The Association of MBAs has launched a sister brand that aims to become the “leading global movement” in business education, while opening up membership to business schools who may not qualify for AMBA accreditation.

BGA will provide undergraduate, post-graduates and graduates from member schools networking opportunities. Photo: AMBA

The new association will open in conjunction with a limit to AMBA membership

The Business Graduates Association, which is a renewal of the name under which AMBA originally launched in 1967, is to “champion the crucial importance of lifelong learning”, while also focusing on missions to promote responsible management and online learning.

BGA is distinctly different to AMBA accreditation, and it is not a lesser accreditation, according to leaders. Membership to the new association is open to both AMBA-accredited schools and non-AMBA schools.

“BGA will focus on providing educational membership, validation and accreditation”

Whereas AMBA is only open to providers offering master’s degrees in business and management, BGA will be open for schools offering business programs from undergraduate courses upwards.
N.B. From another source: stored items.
<file path="config.mk">
export PLATFORM = sky130hd
export DESIGN_NAME = sram_ctrl
export DESIGN_NICKNAME = d
export VERILOG_FILES = /design/src/rtl/sram_ctrl_pkg.sv /design/src/rtl/sram_ctrl_timer.sv /design/src/rtl/sram_ctrl_seq.sv /design/src/rtl/sram_ctrl_pins.sv /design/src/rtl/sram_ctrl.sv
export SDC_FILE = /design/constraint.sdc
export NUM_CORES = 1
export LEC_CHECK = 0
export BUFFER_PORTS_ARGS = -buffer_cell sky130_fd_sc_hd__buf_2
export CELL_PAD_IN_SITES_DETAIL_PLACEMENT = 0
export CELL_PAD_IN_SITES_GLOBAL_PLACEMENT = 1
export CORE_ASPECT_RATIO = 1.4
export CORE_MARGIN = 3
export CORE_UTILIZATION = 37
export DETAILED_ROUTE_END_ITERATION = 6
export MAX_ROUTING_LAYER = met4
export PLACE_DENSITY = 0.89
export SLEW_MARGIN = 20
export SYNTH_ARGS = -nofsm -noshare
export SYNTH_HDL_FRONTEND = slang
export SYNTH_SLANG_ARGS = --single-unit
</file>
<file path="constraint.sdc">
create_clock -name clk_i -period 2.2 [get_ports clk_i]
set_input_delay 0.66 -clock clk_i [delete_from_list [all_inputs] [get_ports clk_i]]
set_output_delay 0.66 -clock clk_i [all_outputs]
set_load 0.01 [all_outputs]
</file>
Business schools which “clearly demonstrate a passion for practical, entrepreneurial business education with a proven commitment to social responsibility and sustainability” across all program modules will be welcome members to BGA, according to Andrew Main Wilson, CEO of AMBA BGA.

“BGA will focus on providing educational membership, validation and accreditation across the entire program portfolios of high-quality business schools. We will also offer free individual BGA membership to the students and alumni of our BGA Schools,” Main Wilson said.

“Geographically, we will encourage membership from some of the world’s most sophisticated business schools through to inspirational business schools in some of the world’s poorest countries, who can demonstrate evidence that they are making a real difference to the future of their countries’ economies.”

BGA will open up membership to schools unable to achieve AMBA-accreditation, as well as AMBA-accredited schools. The number of schools applicable for AMBA accreditation is around 300 – a strategy echoing Main Wilson‘s statements when he spoke to The PIE News in 2017.

AMBA currently accredits 264 schools, with continental Europe making up the vast majority, with 105. North America is a little less represented with only six schools.

The association expects to hit this number of accredited schools in two to three years, continuing the growth it has seen since 2013 when it had 199 accredited schools. Fluctuations in school numbers occur when existing schools are not reaccredited. For example in 2016/17, four schools were not reaccredited – those reaccreditations are carried out every three to five years.

In 2017, AMBA saw an increase of 10,291 student and graduate members, with 34% from Asia and 24% from continental Europe, bringing the total number of student and graduate members to 42,000. Association bosses expect BGA’s membership growth to follow the expansion trends that AMBA has experienced.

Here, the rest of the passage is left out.